The Soft Pack’s history begins in 2007 when Matt Lamkin (guitar/lead vocals) and Matty McLoughlin (lead guitar) started a band in their native San Diego. They played house parties, dive bars, and anywhere that would have them. By the following year they’d added David Lantzman (bass) and Brian Hill (drums). The four of them soon moved up to L.A., put out some records, went on a bunch of tours, and coalesced into The Soft Pack. (As for the meaning behind their name, type it into your favorite search engine along with the words “transgender” and “FTM”…make sure you have the SafeSearch option off.)
Following the two and a half straight years of touring that came both before and after 2010’s self-titled release on Kemado Records, the band were burnt out but determined to take control of their future. They decided to self-produce their follow-up, which will be released by Kemado’s sister label Mexican Summer. During the previous sessions for their self-titled album with producer Eli Janney, they developed 12 songs and recorded all of them—10 of them made it to the album, the other two became B-sides. In contrast, while making Strapped they created 80 demo ideas, recorded 30 full songs, and then picked their 12 favorite ones for the album, no matter how far out they were.

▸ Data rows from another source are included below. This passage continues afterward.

$ cat config.mk
export PLATFORM = sky130hd
export DESIGN_NAME = note_scroller
export DESIGN_NICKNAME = d
export VERILOG_FILES = /design/src/rtl/note_scroller_pkg.sv /design/src/rtl/note_scroller_sprite_scan_counter.sv /design/src/rtl/note_scroller.sv
export SDC_FILE = /design/constraint.sdc
export NUM_CORES = 1
export LEC_CHECK = 0
export BUFFER_PORTS_ARGS = -buffer_cell sky130_fd_sc_hd__clkbuf_2
export CORE_ASPECT_RATIO = 0.7
export CORE_MARGIN = 3
export CORE_UTILIZATION = 45
export DETAILED_ROUTE_END_ITERATION = 7
export GPL_TIMING_DRIVEN = 0
export PLACE_DENSITY = 0.68
export SETUP_SLACK_MARGIN = 0.15
export SLEW_MARGIN = 20
export SYNTH_ARGS = -nofsm -noshare
export SYNTH_HDL_FRONTEND = slang
export SYNTH_HIERARCHICAL = 1
export SYNTH_SLANG_ARGS = --single-unit
$ cat constraint.sdc
create_clock -name clock -period 2.1 [get_ports clock]
set_clock_uncertainty 0.1 [all_clocks]
set_input_delay 0.105 -clock clock [delete_from_list [all_inputs] [get_ports clock]]
set_output_delay 0.105 -clock clock [all_outputs]
set_load 0.05 [all_outputs]
$ cat src/rtl/note_scroller_pkg.sv
// Shared definitions for the note scroller: FSM state encoding and the
// colour constants used by the note lanes (red don, blue ka, black erase).
package note_scroller_pkg;

  typedef enum logic [2:0] {
    IDLE  = 3'd0,
    DRAW  = 3'd1,
    WAIT  = 3'd2,
    ERASE = 3'd3,
    MOVE  = 3'd4,
    DONE  = 3'd5
  } state_t;

  localparam logic [2:0] RED   = 3'b100;
  localparam logic [2:0] BLUE  = 3'b001;
  localparam logic [2:0] BLACK = 3'b000;

endpackage

$ cat src/rtl/note_scroller_sprite_scan_counter.sv
// Pixel scan counter for a SIZE x SIZE sprite.
// px is the inner (fast) index, py the outer index, both 0..SIZE-1.
// Ports:
//   clock, reset  : clock and asynchronous active-high reset
//   clear         : synchronous return to pixel (0,0)
//   enable        : advance one pixel
//   px, py        : current pixel offsets within the sprite
//   last          : current pixel is (SIZE-1, SIZE-1)
// SIZE is a power of two, so both counters wrap to 0 on their own after
// the last pixel.
module sprite_scan_counter #(
  parameter int SIZE = 4,
  parameter int CW   = $clog2(SIZE)
) (
  input  logic          clock,
  input  logic          reset,
  input  logic          clear,
  input  logic          enable,
  output logic [CW-1:0] px,
  output logic [CW-1:0] py,
  output logic          last
);

  localparam logic [CW-1:0] MAX = CW'(SIZE - 1);

  always_ff @(posedge clock or posedge reset) begin
    if (reset) begin
      px <= '0;
      py <= '0;
    end else if (clear) begin
      px <= '0;
      py <= '0;
    end else if (enable) begin
      px <= px + 1'b1;
      if (px == MAX) py <= py + 1'b1;
    end
  end

  assign last = (px == MAX) && (py == MAX);

endmodule
`config.mk`:
```
export PLATFORM = sky130hd
export DESIGN_NAME = coin_acceptor_flat
export DESIGN_NICKNAME = d
export VERILOG_FILES = /design/src/rtl/coin_acceptor_pkg.sv /design/src/rtl/coin_acceptor_if.sv /design/src/rtl/coin_debounce.sv /design/src/rtl/coin_acceptor.sv /design/src/flat_wrapper.sv
export SDC_FILE = /design/constraint.sdc
export NUM_CORES = 1
export LEC_CHECK = 0
export ABC_CLOCK_PERIOD_IN_PS = 2750
export CORE_MARGIN = 2
export CORE_UTILIZATION = 55
export CTS_CLUSTER_DIAMETER = 30
export DETAILED_ROUTE_END_ITERATION = 12
export HOLD_SLACK_MARGIN = 0.15
export PLACE_DENSITY = 0.87
export SLEW_MARGIN = 20
export SYNTH_ARGS = -nofsm -noshare
export SYNTH_HDL_FRONTEND = slang
export SYNTH_SLANG_ARGS = --single-unit
```
`constraint.sdc`:
```
create_clock -name clk -period 2.75 [get_ports clk]
set_input_delay 0.4125 -clock clk [delete_from_list [all_inputs] [get_ports clk]]
set_output_delay 0.4125 -clock clk [all_outputs]
set_load 0.02 [all_outputs]
```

The group also took their time while making Strapped, making it over the course of two years. This pace allowed them to integrate new ideas and approaches into their existing sound, not just outright cop them. The Soft Pack’s pop rock foundations are undeniably still present—nine of the songs don’t break three minutes and from the first seconds of glorious album opener “Saratoga” it’s obvious they haven’t abandoned the fuzz. That said, they’ve also spent a lot of time listening to Denim, Momus, The Church, YAZ, Grace Jones, INXS, Carole King, Lee Hazelwood, The Byrds, and Elton John. “Bobby Brown” is an icy new wave number, whose saxophone solo is just one of several horn appearances on Strapped. For “Head on Ice,” they layer on the dark atmospherics and capture a spiraling sense of doom. Maybe the most surprising cut on Strapped is album ender “Captain Ace,” a jubilant space cruiser that jams out to nearly the seven-minute mark. Enjoy the ride.